Prière de ne pas abuser est un aveu intime et courageux. Patrick Goujon y révèle, avec pudeur, délicatesse, fragilité et force, non seulement ce qu’il a subi enfant, mais surtout l’expérience étonnante de déni qu’il a vécu jusqu’à une période encore récente. L’homme confie, dans ce court récit, très personnel, ce qu’il aurait été moins engageant et exposant pour lui de taire. Il déploie, avec beaucoup de simplicité et de poésie, malgré la lourdeur du sujet, une parole, comprimée pendant des années dans son corps noué et meurtri par la charge de ce qu’un prêtre lui imposa de vivre, enfant. En abusant de lui, ce dernier lui brisa la vie et le corps, ce corps trop longtemps chargé du joug d’un déni qui s’est infiltré dans tous les tissus et les fibres de son être, donnant au mal qu’il a vécu une réalité physique, méconnaissable dans sa forme initiale. Un souffle puissant traverse ce récit de dévoilement. Patrick Goujon raconte comment des médecins, notamment, l’aidèrent à réaliser que ses douleurs physiques terrassantes pouvaient traduire des expériences traumatisantes oubliées, non : déniées ! Le chemin qu’il raconte est celui de la découverte de son déni, celui qu’il parcourt pour tenter de porter plainte contre ce criminel, connu de l’Église pour sa déviance pédophile, un temps au cours duquel des questions existentielles capitales l’assaillent et qui auraient pu le mener à renoncer à être prêtre.
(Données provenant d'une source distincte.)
Context: an optimization exercise on an open-source flow, tuned for small area, a short achievable clock period and few clock cycles. The choices shown serve that exercise and are no tape-out recipe. Function was checked by simulation only, so behaviour that the tests miss may differ from the original.

**flow/design.v**
```verilog
module bq_round (
    input  wire               sign,
    input  wire [47:0]        p,
    input  wire [4:0]         sh,
    input  wire signed [10:0] be,
    input  wire [1:0]         cls,
    output wire [31:0]        res
);
    wire [47:0] n     = p << sh;
    wire        hi    = n[47];
    wire [23:0] keep  = hi ? n[47:24] : n[46:23];
    wire        guard = hi ? n[23] : n[22];
    wire        stk   = hi ? (|n[22:0]) : (|n[21:0]);
    wire        up    = guard & (stk | keep[0]);
    wire [24:0] rnd   = {1'b0, keep} + {24'd0, up};
    wire signed [10:0] e1 = be + $signed({10'd0, hi});
    wire signed [10:0] e2 = e1 + $signed({10'd0, rnd[24]});
    wire [22:0] frac = rnd[24] ? rnd[23:1] : rnd[22:0];
    reg [31:0] r;
    always @* begin
        if (e1 >= 11'sd1) begin
            if (e2 > 11'sd254) r = {sign, 8'hFF, 23'd0};
            else               r = {sign, e2[7:0], frac};
        end else if (e1 == 11'sd0) begin
            r = (&keep) ? {sign, 8'd1, 23'd0} : 32'd0;
        end else if (e1 > -11'sd23) begin
            r = 32'd0;
        end else if (e1 == -11'sd23) begin
            r = ((keep == 24'h800000) && !guard && !stk) ? {sign, 31'd0} : 32'd0;
        end else begin
            r = {sign, 31'd0};
        end
    end
    assign res = (cls == 2'd1) ? 32'h7FC0_0000 :
                 (cls == 2'd2) ? {sign, 8'hFF, 23'd0} :
                 (cls == 2'd3) ? {sign, 31'd0} :
                 r;
endmodule
module bq_fmul (
    input  wire        clk,
    input  wire [31:0] a,
    input  wire [31:0] b,
    output wire [31:0] y
);
    wire [7:0]  ea = a[30:23], eb = b[30:23];
    wire        a_max = &ea, b_max = &eb;
    wire        a_den = ~(|ea), b_den = ~(|eb);
    wire        a_nan  = a_max & (|a[22:0]);
    wire        b_nan  = b_max & (|b[22:0]);
    wire        a_inf  = a_max & ~(|a[22:0]);
    wire        b_inf  = b_max & ~(|b[22:0]);
    wire        a_zero = a_den & ~(|a[22:0]);
    wire        b_zero = b_den & ~(|b[22:0]);
    wire [23:0] ma = {~a_den, a[22:0]};
    wire [23:0] mb = {~b_den, b[22:0]};
    wire [47:0] p  = ma * mb;
    reg [4:0] lza, lzb;
    integer   i;
    always @* begin
        lza = 5'd0;
        lzb = 5'd0;
        for (i = 0; i < 23; i = i + 1) begin
            if (a[i]) lza = 5'd23 - i[4:0];
            if (b[i]) lzb = 5'd23 - i[4:0];
        end
    end
    wire [4:0] sh = a_den ? lza : (b_den ? lzb : 5'd0);
    wire [8:0] xsum = {1'b0, ea | {7'd0, a_den}} + {1'b0, eb | {7'd0, b_den}};
    wire signed [10:0] be = $signed({2'b00, xsum}) - 11'sd127 - $signed({6'd0, sh});
    wire [1:0] cls = (a_nan | b_nan | (a_inf & b_zero) | (b_inf & a_zero)) ? 2'd1 :
                     (a_inf | b_inf) ? 2'd2 :
                     (a_zero | b_zero | (a_den & b_den)) ? 2'd3 : 2'd0;
    reg [47:0]        p_r;
    reg [4:0]         sh_r;
    reg signed [10:0] be_r;
    reg [1:0]         cls_r;
    reg               s_r;
    always @(posedge clk) begin
        p_r   <= p;
        sh_r  <= sh;
        be_r  <= be;
        cls_r <= cls;
        s_r   <= a[31] ^ b[31];
    end
    bq_round u_round (.sign(s_r), .p(p_r), .sh(sh_r), .be(be_r), .cls(cls_r), .res(y));
endmodule
module bq_fadd (
    input  wire [31:0] a,
    input  wire [31:0] b,
    output wire [31:0] y
);
    localparam [31:0] QNAN = 32'h7FC0_0000;
    wire        sa = a[31], sb = b[31];
    wire [7:0]  ea = a[30:23], eb = b[30:23];
    wire        a_max = &ea, b_max = &eb;
    wire        a_nan = a_max & (|a[22:0]);
    wire        b_nan = b_max & (|b[22:0]);
    wire        a_inf = a_max & ~(|a[22:0]);
    wire        b_inf = b_max & ~(|b[22:0]);
    wire [23:0] ma = {(|ea), a[22:0]};
    wire [23:0] mb = {(|eb), b[22:0]};
    wire [7:0]  xa = {ea[7:1], ea[0] | ~(|ea)};
    wire [7:0]  xb = {eb[7:1], eb[0] | ~(|eb)};
    wire        swap  = (a[30:0] < b[30:0]);
    wire [7:0]  dab   = xa - xb;
    wire [7:0]  dba   = xb - xa;
    wire [7:0]  d     = swap ? dba : dab;
    wire        s_big = swap ? sb : sa;
    wire [23:0] m_big = swap ? mb : ma;
    wire [23:0] m_sml = swap ? ma : mb;
    wire [7:0]  x_big = swap ? xb : xa;
    wire [4:0]  sh   = (d > 8'd26) ? 5'd27 : d[4:0];
    wire [50:0] wide = {m_sml, 27'd0} >> sh;
    wire [26:0] al   = {wide[50:25], |wide[24:0]};
    wire [26:0] big  = {m_big, 3'b000};
    wire        eff_sub = sa ^ sb;
    wire [27:0] sum  = eff_sub ? ({1'b0, big} - {1'b0, al})
                               : ({1'b0, big} + {1'b0, al});
    reg [4:0] lz;
    integer   i;
    always @* begin
        lz = 5'd27;
        for (i = 0; i < 27; i = i + 1)
            if (sum[i]) lz = 5'd26 - i[4:0];
    end
    wire [26:0] nl = sum[26:0] << lz;
    wire        carry = sum[27];
    wire [23:0] keep  = carry ? sum[27:4] : nl[26:3];
    wire        guard = carry ? sum[3]    : nl[2];
    wire        stk   = carry ? (|sum[2:0]) : (|nl[1:0]);
    wire        up    = guard & (stk | keep[0]);
    wire [24:0] rnd   = {1'b0, keep} + {24'd0, up};
    wire signed [9:0] e1 = carry ? ($signed({2'b00, x_big}) + 10'sd1)
                                 : ($signed({2'b00, x_big}) - $signed({5'd0, lz}));
    wire signed [9:0] e2 = e1 + $signed({9'd0, rnd[24]});
    wire [22:0] frac = rnd[24] ? rnd[23:1] : rnd[22:0];
    wire zero = ~(|sum);
    wire [31:0] r = (e1 < 10'sd1)   ? 32'd0 :
                    (e2 > 10'sd254) ? {s_big, 8'hFF, 23'd0} :
                                      {s_big, e2[7:0], frac};
    assign y = (a_nan | b_nan | (a_inf & b_inf & (sa != sb))) ? QNAN :
               a_inf ? {sa, 8'hFF, 23'd0} :
               b_inf ? {sb, 8'hFF, 23'd0} :
               zero  ? {sa & sb, 31'd0} :
               r;
endmodule
module biquad (
    input  wire        clk,
    input  wire        rst,         
    input  wire        in_valid,
    output wire        in_ready,
    input  wire [31:0] in_x,
    input  wire [31:0] in_b0,
    input  wire [31:0] in_b1,
    input  wire [31:0] in_b2,
    input  wire [31:0] in_a1,
    input  wire [31:0] in_a2,
    output reg         out_valid,
    output wire [31:0] out_y
);
    localparam [3:0] IDLE = 4'd0, R3 = 4'd1, R4 = 4'd2,
                     S0 = 4'd3, S1 = 4'd4, S2 = 4'd5, S3 = 4'd6, S4 = 4'd7,
                     D3 = 4'd8, D4 = 4'd9, D0 = 4'd10;
    reg  [3:0]  state;
    reg  [31:0] ca, br;            
    reg  [31:0] ar;                
    reg  [31:0] sa, sb;            
    reg  [31:0] mr;                
    wire [31:0] mul_y, add_y;
    assign in_ready = (state == S1);
    assign out_y    = br;
    bq_fmul u_mul (.clk(clk), .a(ca), .b(br), .y(mul_y));
    reg [31:0] add_a, add_b;
    always @* begin
        case (state)
            S1, D0:  begin add_a = sb; add_b = {~sa[31], sa[30:0]}; end
            S3, D3:  begin add_a = sa; add_b = {~mr[31], mr[30:0]}; end
            S4, D4:  begin add_a = ar; add_b = sa; end
            default: begin add_a = ar; add_b = mr; end       
        endcase
    end
    bq_fadd u_add (.a(add_a), .b(add_b), .y(add_y));
    always @(posedge clk) begin
        mr <= mul_y;
        if (rst) begin
            state     <= IDLE;
            ar        <= 32'd0;
            sa        <= 32'd0;
            sb        <= 32'd0;
            out_valid <= 1'b0;
        end else begin
            out_valid <= (state == S1);
            case (state)
                IDLE: if (in_valid) begin
                    br <= in_x; ca <= in_b0; state <= R3;
                end
                R3: begin ca <= in_b1; state <= R4; end
                R4: begin ca <= in_b2; state <= S0; end
                S0: begin
                    ar <= add_y; br <= add_y; ca <= in_a1; state <= S1;
                end
                S1: begin
                    ar <= add_y; sa <= mr; ca <= in_a2; state <= S2;
                end
                S2: begin
                    sb <= mr;
                    if (in_valid) begin
                        br <= in_x; ca <= in_b0; state <= S3;
                    end else begin
                        state <= D3;
                    end
                end
                S3: begin ar <= add_y; sa <= ar; ca <= in_b1; state <= S4; end
                S4: begin ar <= add_y; sa <= mr; ca <= in_b2; state <= S0; end
                D3: begin ar <= add_y; sa <= ar; state <= D4; end
                D4: begin ar <= add_y; sa <= mr; state <= D0; end
                D0: begin sb <= add_y; sa <= 32'd0; state <= IDLE; end
                default: state <= IDLE;
            endcase
        end
    end
endmodule
```
**flow/run.sh**
```bash
#!/bin/bash
# synth_recipe.tcl (not shown) runs the flow's synth.tcl, then flattens the netlist and writes it again
# the make line also repeats each setting of config.mk as NAME=value (left out here)
make -C /OpenROAD-flow-scripts/flow DESIGN_CONFIG=/design/flow/config.mk WORK_HOME=/design/flow/orfs CLKGATE_MAP_FILE= SYNTH_SCRIPT=/design/flow/synth_recipe.tcl finish
```
**flow/config.mk**
```make
export PLATFORM = sky130hd
export DESIGN_NAME = biquad
export DESIGN_NICKNAME = biquad
export VERILOG_FILES = /design/flow/design.v
export SDC_FILE = /design/flow/constraint.sdc
export NUM_CORES = 4
export LEC_CHECK = 0
export CAP_MARGIN = 20
export CORE_MARGIN = 2
export CORE_UTILIZATION = 40
export PLACE_DENSITY = 0.6
export SLEW_MARGIN = 20
```
**flow/constraint.sdc**
```tcl
create_clock -name core_clock -period 20.0 [get_ports {clk}]
set_input_delay 4.0000 -clock core_clock [delete_from_list [all_inputs] [get_ports {clk}]]
set_output_delay 4.0000 -clock core_clock [all_outputs]
set_load 0.01 [all_outputs]
```
==> flow_metrics.py <==
metrics = {
    "route": {
        "drtPass1Iterations": 7,
        "routed_wl_um": 185000,
        "first_iter_violations": 5318,
        "num_vias": 45800,
        "drt-wirelength-per-cell_um": 24.7,
        "via_per_inst": 6.11,
        "drc_errors": 0,
        "ant_nets": 0,
    },
    "timing": {
        "layout_min_cycle_time_ns": 18.49,
        "slew_viol_final": 0,
        "setup_viol": 0,
        "final_hold_viol_count": 0,
        "fin_hold_ws_ns": 0.446,
        "worst_clock_skew_ns": 0.0211,
        "relSlewSlack": 0.151,
        "tightest_slew_ns": 1.27,
        "rsz0062_at_grt": "no",
        "fin_tns_setup_ns": 0,
        "fmax_mhz": 54.1,
        "period_share": 0.925,
    },
    "final_layout": {
        "area_delta_synth_final_pct": 10.5,
        "final_cell_mix": "nand2_1 (737), inv_1 (637), nor2_1 (571)",
        "drive_gt1_frac": 0.0662,
        "layout_commonest_cell": "nand2_1",
        "nets": 6915,
    },
    "clocking": {
        "cts-resized-gates": 0,
        "h-tree-depth": 1,
        "cts.clk_slew.worst_paths_ns": 0.06,
        "insertion_delay_ns": 0.60,
        "post_cts_buffers": 0,
        "root_buffer": "clkbuf_16",
        "clock-sinks": 264,
        "cts_tree": "done",
        "clockBufferDepth": 3,
        "numCtsBuffers": 30,
        "ctsHoldBuffers": 0,
    },
    "yosys": {
        "synth_top_area_cell": "fa_1",
        "syn_nets": 6902,
        "yosys_warnings": 4,
        "yosys-top-cells-area": "fa_1 (21%), dfxtp_1 (8.6%), ha_1 (7.8%)",
        "ys_seq_area_frac": 0.127,
        "ys_seq_elements": 264,
        "synth.avg_cell_area_um2": 7.89,
        "synth_edf_count": 64,
        "synthArstFlopShare": 0,
        "syn_area_mm2": 0.0468,
        "ys.flop_type": "dfxtp_1",
        "syn_inst": 5927,
        "yosysTopAreaCellShare": 0.209,
        "synth.distinct_cells": 108,
    },
    "grt": {
        "grt_pass1_vias": 44000,
        "grtUsageTotal": 0.302,
        "grt_first_pass_wirelength_um": 280000,
        "grt_max_degree": 66,
        "grt_remaining_overflow": 0,
        "antenna_found_initial": 7,
    },
    "worst_setup_path": {
        "endpoint_kind": "flip-flop",
        "slowest_stage": "dfxtp_2",
        "start_kind": "flip-flop",
        "cp.arrival_ns": 18.81,
        "cpMostUsedCell": "a21oi_1",
        "critPathRequiredTime_ns": 20.31,
        "cpPeakStageDelay_ns": 0.73,
        "crit_fanout": 36,
        "critPathKind": "reg -> reg",
    },
    "run": {
        "cap_violations": 0,
    },
    "hold_path": {
        "hp-class": "reg -> reg",
    },
    "floorplanning": {
        "die_h_um": 346,
        "start_util": 0.403,
        "design.core.area_mm2": 0.116,
        "dieArea_mm2": 0.120,
        "rows": 125,
        "die_x_um": 346,
        "io_pins": 229,
    },
    "placed_design": {
        "gp_congestion": 1.01,
        "dp_hpwl_um": 142000,
        "port_buffers": 228,
    },
    "outcome": {
        "status": "finished clean",
    },
}
final timing paths:
kind | startpoint | end | slack, ns | depth (start not counted)
max | state[0] | br[10] | 1.51 | 66
min | ca[31] | u_mul.s_r | 0.45 | 1
max reg2reg | state[0] | br[10] | 1.51 | 66
min reg2reg | ca[31] | u_mul.s_r | 0.45 | 1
Mais le cœur de cet homme est un cœur de prêtre. Patrick Goujon témoigne de sa réconciliation avec lui-même, avec l’amour des autres, ces autres qui ont participé à l’aider, et surtout avec Celui qui sauve : le Christ. Ce texte magnifique bouleverse, parce que ni la haine ni l’amertume ne triomphent en lui. Patrick Goujon choisit d’épouser de nouveau ou plutôt de confirmer pleinement sa vocation, celle de l’Amour.